Clunk. I dropped my laundry basket, heavy with one more load before our vacation to Colorado. “Osteoporosis?” I sputtered. She must have the wrong Karen Barber. No way I could have osteoporosis! I was young—well, not old, anyway—the picture of health.
The nurse, apparently unaware that this was the first I’d heard the news, launched into an explanation of how to take the pills. “In the morning, on an empty stomach…” Her voice faded in my mind. Osteoporosis?
Yes, I’d had a bone-density scan a month before, but only because my general practitioner insisted—something about standard procedure after menopause. But osteoporosis? That was an old person’s disease, right? I power walked two and a half miles each day!

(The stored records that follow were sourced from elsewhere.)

From an optimization exercise on the open Yosys and OpenROAD flow, aimed at small area, a short achievable clock period and few clock cycles per item; shortcuts taken in it are not production practice. In this exercise RTL edits were held to simulation tests only and were not proved equivalent to the original. Power is estimated from default activity; no workload was simulated.

`flow/flow/run.sh`:
```
#!/bin/bash
# Standard ORFS layout (bash standard.sh) with these changes:
#  - port buffers are buf_1 cells (the timing repair upsizes the ones on
#    critical paths) instead of the resizer's default choice
#  - clock tree without dummy loads, with larger sink clusters
#  - repair_timing aims at a setup slack of 8.97 ns
# make's output goes to make_finish.log; ORFS keeps per-step logs under orfs/logs.
set -euo pipefail
export BUFFER_PORTS_ARGS="-buffer_cell sky130_fd_sc_hd__buf_1"
export CTS_ARGS="-sink_clustering_enable -repair_clock_nets -dont_use_dummy_load -sink_clustering_size 25 -sink_clustering_max_diameter 100 -buf_list {sky130_fd_sc_hd__clkbuf_8 sky130_fd_sc_hd__clkbuf_16}"
export SETUP_SLACK_MARGIN=8.97
bash standard.sh > make_finish.log 2>&1
```
`flow/standard.sh`:
```
#!/bin/bash
# synth_recipe.tcl (not shown) runs the flow's synth.tcl, then flattens the netlist and writes it again
# the make line also repeats each setting of config.mk as NAME=value (left out here)
make -C /OpenROAD-flow-scripts/flow DESIGN_CONFIG=/design/flow/config.mk WORK_HOME=/design/flow/orfs CLKGATE_MAP_FILE= SYNTH_SCRIPT=/design/flow/synth_recipe.tcl "${@:-finish}"
```
`flow/config.mk`:
```
export PLATFORM = sky130hd
export DESIGN_NAME = bfp_compress
export DESIGN_NICKNAME = bfp_compress
export VERILOG_FILES = /design/flow/design.v
export SDC_FILE = /design/flow/constraint.sdc
export NUM_CORES = 4
export LEC_CHECK = 0
export CAP_MARGIN = 20
export CORE_MARGIN = 2
export CORE_UTILIZATION = 60
export PLACE_DENSITY = 0.7
export SLEW_MARGIN = 20
```
`flow/constraint.sdc`:
```
create_clock -name core_clock -period 12.5 [get_ports {clk}]
set_input_delay 2.5000 -clock core_clock [delete_from_list [all_inputs] [get_ports {clk}]]
set_output_delay 2.5000 -clock core_clock [all_outputs]
set_load 0.01 [all_outputs]
```
From an optimization exercise on the open Yosys and OpenROAD flow, aimed at small area, a short achievable clock period and few clock cycles per item; shortcuts taken in it are not production practice.
In this exercise RTL edits were held to simulation tests only and were not proved equivalent to the original.

JK:
Design lim_node, start of the top module:
module lim_node (
    input  wire         clk,
    input  wire         rst,         
    input  wire         in_valid,
    output wire         in_ready,
    input  wire [255:0] in_x,        
    input  wire [31:0]  in_thr,      
    input  wire [31:0]  in_kq,       
    output wire         out_valid,
    input  wire         out_ready,
    output wire [255:0] out_y,       
    output wire [31:0]  out_gmin     
);
    localparam [31:0] ONE = 32'h8000_0000;
    localparam [2:0] S_IDLE = 3'd0,
                     S_D0   = 3'd1,
                     S_VIS  = 3'd2,
                     S_P1   = 3'd3,
                     S_CA   = 3'd4,
                     S_CB   = 3'd5;
    localparam [1:0] OP_NONE = 2'd0,
                     OP_CH   = 2'd1,
                     OP_OUT  = 2'd2,
                     OP_LA   = 2'd3;
    wire [30:0] thr_c = (in_thr[31] || in_thr[30:8] == 23'd0) ? 31'd256 : in_thr[30:0];
    reg  [7:0]  loud_c;
    integer k;
    always @* begin
        for (k = 0; k < 8; k = k + 1)
            loud_c[k] = {in_x[32*k +: 31] ^ {31{in_x[32*k+31]}}, in_x[32*k+31]} > {thr_c, 1'b0};
    end
    reg  [30:0] thr_r;
    reg  [31:0] kq_r;
    reg  [7:0]  loud_r;
    always @(posedge clk) begin
        thr_r  <= thr_c;
        kq_r   <= in_kq;
        loud_r <= loud_c;
    end
    reg  [2:0]   state;
    reg  [2:0]   i;                  
    reg  [7:0]   lv;                 
    reg  [31:0]  slot [0:7];         
    reg  [31:0]  xr;                 
    reg          xn;
  ...
Size in the first run: about 11000 cells after synthesis, ~610 I/O pins, about 100000 um^2 of cells after synthesis.
clock: 17.0 ns
lec_check: 0
cap_margin: 20
core_margin: 2
core_utilization: 60
place_density: 0.72
slew_margin: 20
synth_memory_max_bits: 8192
run.sh (not shown) runs the stock make flow with config.mk's settings and CLKGATE_MAP_FILE= SYNTH_SCRIPT=/design/flow/synth_recipe.tcl, a recipe that flattens the netlist after the stock synthesis.
Testbench counts of JK, summed over its fixed seeds: cycles 45,340, blocks 1,600.
Input-level comparison between MS and JK:
-- flow/design.v --
<<< JK, line 127
    wire [30:0] m_la = m_p[64:34];
    wire [30:0] ulim  = lv[i] ? slot[i][30:0] : 31'd0;
    wire [65:0] t_lim = ps + pc + ~{4'd0, ulim, 31'd0};
    wire        take_lim = t_lim[65];
    wire [30:0] u_new = take_lim ? ulim : m_r[30:0];
    function [33:0] dstep2(input [31:0] r, input [31:0] d, input dn);    
>>> MS, line 127
    wire [30:0] m_la = m_p[64:34];
    wire [30:0] ulim  = lv[i] ? slot[i][30:0] : 31'd0;
    wire        take_lim = m_r[34] | ({4'b0000, ulim} > m_r);    
    wire [30:0] u_new = take_lim ? ulim : m_r[30:0];
    function [33:0] dstep2(input [31:0] r, input [31:0] d, input dn);    
<<< JK, line 197
    wire [34:0] m_a = sel_la  ? {1'b0, la_m(la_j + 3'd1, mn)}
                    : sel_out ? {3'b000, g} : {3'b000, kq_r};
    wire [31:0] m_b = sel_la  ? {1'b0, dm}
                    : sel_out ? xr : {1'b0, u};
    wire        m_n = ~sel_la & ~sel_out;
    wire [67:0] m_k = sel_la  ? {3'b000, u, 34'd0}
                    : sel_out ? {37'd0, {31{xr[31]}}} : {6'd0, u, {31{1'b1}}};
>>> MS, line 196
    wire [34:0] m_a = sel_la  ? {1'b0, la_m(la_j + 3'd1, mn)}
                    : sel_out ? {3'b000, g} : {3'b000, kq_r};
    reg  [31:0] mb;
    reg         nb;
    wire [30:0] dm_next = (mp && better) ? dn : dm;
    reg  [31:0] mb_next;
    reg         nb_next;
    always @* begin
        mb_next = xr;
        nb_next = 1'b0;
        case (state)
        S_IDLE: if (in_valid) begin mb_next = {1'b0, u}; nb_next = 1'b1; end
        S_P1:   if (p1_done) mb_next = {1'b0, dm_next};
        S_VIS:  if (fin && ndone) begin mb_next = {1'b0, u}; nb_next = 1'b1; end
                else mb_next = {1'b0, dm_next};
        S_CB:   begin mb_next = {1'b0, u_new}; nb_next = 1'b1; end
        default: ;
        endcase
    end
    wire [31:0] m_b = mb;
    wire        m_n = nb;
    wire [67:0] m_k = sel_la  ? {3'b000, u, 34'd0}
                    : sel_out ? {37'd0, {31{xr[31]}}} : {6'd0, u, {31{1'b1}}};
<<< JK, line 221
                pc   <= cs_c[65:0];
                m2op <= op1;
                m2i  <= l7 ? 3'd7 : i - 3'd1;
                gu   <= 1'b0;
>>> MS, line 236
                pc   <= cs_c[65:0];
                m2op <= op1;
                mb   <= mb_next;
                nb   <= nb_next;
                m2i  <= l7 ? 3'd7 : i - 3'd1;
                gu   <= 1'b0;
[summary]
- Critical path depth for MS: 14% down relative to JK
- Changes observed in MS relative to JK: met2 demand-to-capacity share in global routing increased by 2.3 points relative to the old numbers, multi-input combinational gate total lower, sequential cell count of the final layout rose 3.4%, post-layout instance area saw an increase, total detailed-routing wirelength rose by about 1.7%.
- As far as deepest clock path buffer count is concerned, MS and JK perform about the same.
- On MS: wire length on met1 is about 4% lower than what JK gave.
- The standard cell with the maximum stage delay on the critical path comes out a31oi_2 in one run and ha_1 in the other, namely in JK and MS respectively.
- Taking JK as the reference, in MS post-synthesis instance total -1.3%, area of the multi-input gates lower.
Testbench counts of MS, summed over its fixed seeds: cycles 45,340, blocks 1,600.


lim_node, a different RTL version from the one above (not shown whole).
Size: roughly 11000 cells after synthesis, roughly 610 I/O pins, ~100000 um2 of cells after synthesis.
## lim_node
module lim_node (
    input  wire         clk,
    input  wire         rst,         
    input  wire         in_valid,
    output wire         in_ready,
    input  wire [255:0] in_x,        
    input  wire [31:0]  in_thr,      
    input  wire [31:0]  in_kq,       
    output wire         out_valid,
    input  wire         out_ready,
    output wire [255:0] out_y,       
    output wire [31:0]  out_gmin     
);
    localparam [31:0] ONE = 32'h8000_0000;
    localparam [2:0] S_IDLE = 3'd0,
                     S_D0   = 3'd1,
                     S_VIS  = 3'd2,
                     S_CA   = 3'd4,
                     S_CB   = 3'd5;
    localparam [1:0] OP_NONE = 2'd0,
                     OP_CH   = 2'd1,
                     OP_OUT  = 2'd2,
                     OP_LA   = 2'd3;
    wire [30:0] thr_c = (in_thr[31] || in_thr[30:8] == 23'd0) ? 31'd256 : in_thr[30:0];
    reg  [7:0]  loud_c;
    integer k;
    always @* begin
        for (k = 0; k < 8; k = k + 1)
            loud_c[k] = {in_x[32*k +: 31] ^ {31{in_x[32*k+31]}}, in_x[32*k+31]} > {thr_c, 1'b0};
    end
    reg  [30:0] thr_r;
    reg  [31:0] kq_r;
    reg  [7:0]  loud_r;
    always @(posedge clk) begin
        thr_r  <= thr_c;
        kq_r   <= in_kq;
        loud_r <= loud_c;
    end
    reg  [2:0]   state;
    reg  [2:0]   i;                  
    reg  [7:0]   lv;                 
    reg  [31:0]  slot [0:7];         
    reg  [31:0]  xr;                 
    reg          xn;
    reg  [31:0]  x7r;                
    reg  [30:0]  u;                  
    reg  [31:0]  g;                  
    reg  [2:0]   gix;
    reg          gu;                 
    reg  [31:0]  gmin;
    reg          ovalid;
    reg          o7p;                
    reg          o7g;                
    reg  [7:0]   rm;                 
    reg          bz0, bz1;           
    reg          wb0, wb1;           
    reg  [2:0]   ix0, ix1;
    reg  [2:0]   wx0, wx1;           
    reg  [31:0]  rem0, rem1;
    reg  [31:0]  quo0, quo1;
    reg  [3:0]   cnt0, cnt1;
    reg  [31:0]  xr1;
    reg          xn1;
    reg          mv;
    reg  [30:0]  dm;
    reg  [3:0]   mn;
    reg          mp;                 
    reg          mp2;                
    reg          bt;
    reg  [30:0]  dn;
    reg  [3:0]   dv;
    reg          la_ok;              
  ...
make LEC_CHECK=0 CAP_MARGIN=20 CORE_MARGIN=2 CORE_UTILIZATION=60 PLACE_DENSITY=0.72 SLEW_MARGIN=20 finish   # period 17.0 ns
The starting point ran to the end with no violations.
Testbench counts at the start, summed over its fixed seeds: cycles 42,763, blocks 1,600.
Then changed:
--- a/flow/design.v
+++ b/flow/design.v
@@ -188,26 +188,42 @@
         S_IDLE:  op1 = l7 ? OP_OUT : OP_NONE;
         S_D0:    op1 = d0q ? OP_CH : OP_NONE;
         S_CA:    op1 = OP_CH;
         S_CB:    op1 = (i != 3'd0 || l7) ? OP_OUT : OP_NONE;
         S_VIS:   op1 = l7 ? OP_OUT : (la_now || la_next) ? OP_LA : OP_NONE;
         default: op1 = OP_NONE;
         endcase
     end
-    wire        sel_la  = (state == S_VIS) && !o7p;
-    wire        sel_out = (state == S_IDLE) || (state == S_CB) || (state == S_VIS && o7p);
-    wire [2:0]  i_n  = (state == S_D0) ? top[2:0] : (fin ? (ndone ? 3'd0 : ni) : i);
+    reg         sel_la, sel_out;     
+    wire [2:0]  i_n  = fin ? (i - 3'd1) : i;
     wire [3:0]  mn_n = (mp2 && bt) ? dv : mn;
     reg  [33:0] ra, rb;
     wire [34:0] m_a = sel_la  ? {1'b0, fin ? rb : ra}
                     : sel_out ? {3'b000, g} : {3'b000, kq_r};
-    wire [31:0] m_b = sel_la  ? {1'b0, dm}
-                    : sel_out ? xr : {1'b0, u};
-    wire        m_n = ~sel_la & ~sel_out;
+    reg  [31:0] mb;
+    reg         nb;
+    wire [30:0] dm_n = (mp2 && bt) ? dn : dm;
+    reg  [31:0] mb_n;
+    reg         nb_n;
+    always @* begin
+        mb_n = xr;                                   
+        nb_n = 1'b0;
+        case (state)
+        S_IDLE: if (in_valid) begin mb_n = {1'b0, u}; nb_n = 1'b1; end
+        S_VIS:  if (fin && ndone) begin mb_n = {1'b0, u}; nb_n = 1'b1; end
+                else mb_n = {1'b0, dm_n};
+        S_CB:   begin mb_n = {1'b0, u_new}; nb_n = 1'b1; end
+        default: ;
+        endcase
+    end
+    wire        sl_n = (state == S_VIS) && !(fin && ndone);
+    wire        so_n = ~nb_n & ~sl_n;
+    wire [31:0] m_b = mb;
+    wire        m_n = nb;
     wire [67:0] m_k = sel_la  ? {3'b000, u, 34'd0}
                     : sel_out ? {37'd0, {31{xr[31]}}} : {6'd0, u, {31{1'b1}}};
     wire [67:0] cs_s, cs_c;
     booth_cs u_mul (.a(m_a), .b(m_b), .negb(m_n), .k(m_k), .s(cs_s), .c(cs_c));
     always @(posedge clk) begin
         if (rst) begin
             state  <= S_IDLE;
             u      <= 31'd0;
@@ -220,16 +236,20 @@
             m2op   <= OP_NONE;
         end else begin
             if (ovalid && out_ready)
                 ovalid <= 1'b0;
             if (go) begin
                 ps   <= cs_s[65:0];
                 pc   <= cs_c[65:0];
                 m2op <= op1;
+                mb   <= mb_n;
+                nb   <= nb_n;
+                sel_la  <= sl_n;
+                sel_out <= so_n;
                 m2i  <= l7 ? 3'd7 : i - 3'd1;
                 gu   <= 1'b0;
                 if (gu)
                     gmin <= (gix == 3'd0 || g < gmin) ? g : gmin;
                 if (l7) begin
                     o7p <= 1'b0;
                     o7g <= 1'b0;
                 end
Outcome:
- global-route usage is lower by 0.49 points
- sequential share of layout area came out higher by 0.60 points
- maximum frequency rises by 4.0%
Testbench counts after the change, summed over its fixed seeds: cycles 42,763, blocks 1,600.

separate check: timing with driven ports:
The results above use ideal ports. As a check the final layouts listed here were re-extracted and re-timed, cells and wires unchanged.
Step 1 (the two cells are an assumption about what drives the block):
set clk [get_ports {clk}]
set_driving_cell -lib_cell sky130_fd_sc_hd__clkbuf_16 $clk
set_driving_cell -lib_cell sky130_fd_sc_hd__buf_2 [delete_from_list [all_inputs] $clk]
Step 2 adds t to the input delays and takes it off the output delays; t is the mean of the earliest and latest rising clock arrival at the registers after step 1. Input paths then give back, and output paths get back, about the clock's delay inside the block.
Slacks: no drivers / after step 1 / after step 2; pairs: no drivers / after step 1.
run	shift t [ns]	setup WS [ns]	worst hold slack (ns)	pins driven straight from the clock port
JK	0.881	7.591 / 7.591 / 7.591	0.431 / 0.431 / 0.431	1
MS	0.859	7.160 / 7.160 / 7.126	0.425 / 0.425 / 0.425	1
the first run of note 2	0.852	8.153 / 8.153 / 8.153	0.423 / 0.423 / 0.423	1
the second run of note 2	0.853	8.489 / 8.489 / 8.236	0.416 / 0.416 / 0.416	1
After both steps setup and hold are still met in every run listed. For the second run of note 2, which loses most, drivers alone change the setup slack by 0.000 ns; drivers and shift together by -0.253 ns.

The only reason I’d even been in the doctor’s office was to get checked out for an upcoming mission trip to Honduras. Frail old people did not take mission trips to Honduras. Surely there was a mistake.
The nurse, however, referred to the exact date I’d had my scan. She asked if I had any questions. Too stunned to think, I mumbled no and hung up. I stared at the laundry, piled high in the basket.
Every year my husband, Gordon, our three boys and our daughter-in-law spent a week at a cabin in the Colorado mountains. Everyone else skied—I didn’t know how—and I took long walks on the mountain roads. What did this mean, osteoporosis? That I was too frail for trips like that?
Come on, I was only 54. Gordon and I had so many plans now that our youngest was about to leave for college. I exercised every morning—walking and praying—drank plenty of milk, ate yogurt, took calcium supplements. I hadn’t broken a bone since I was five years old. Not fair, God. I’m too young for this!
A few days later we left for Colorado. I didn’t fill the prescription and barely mentioned the nurse’s call to Gordon. No sense worrying him, especially if this all turned out to be a big mistake.
Besides, the nurse had said something about stomach upset as a possible side effect. I certainly didn’t want that on vacation. I tried to put the whole thing out of my mind.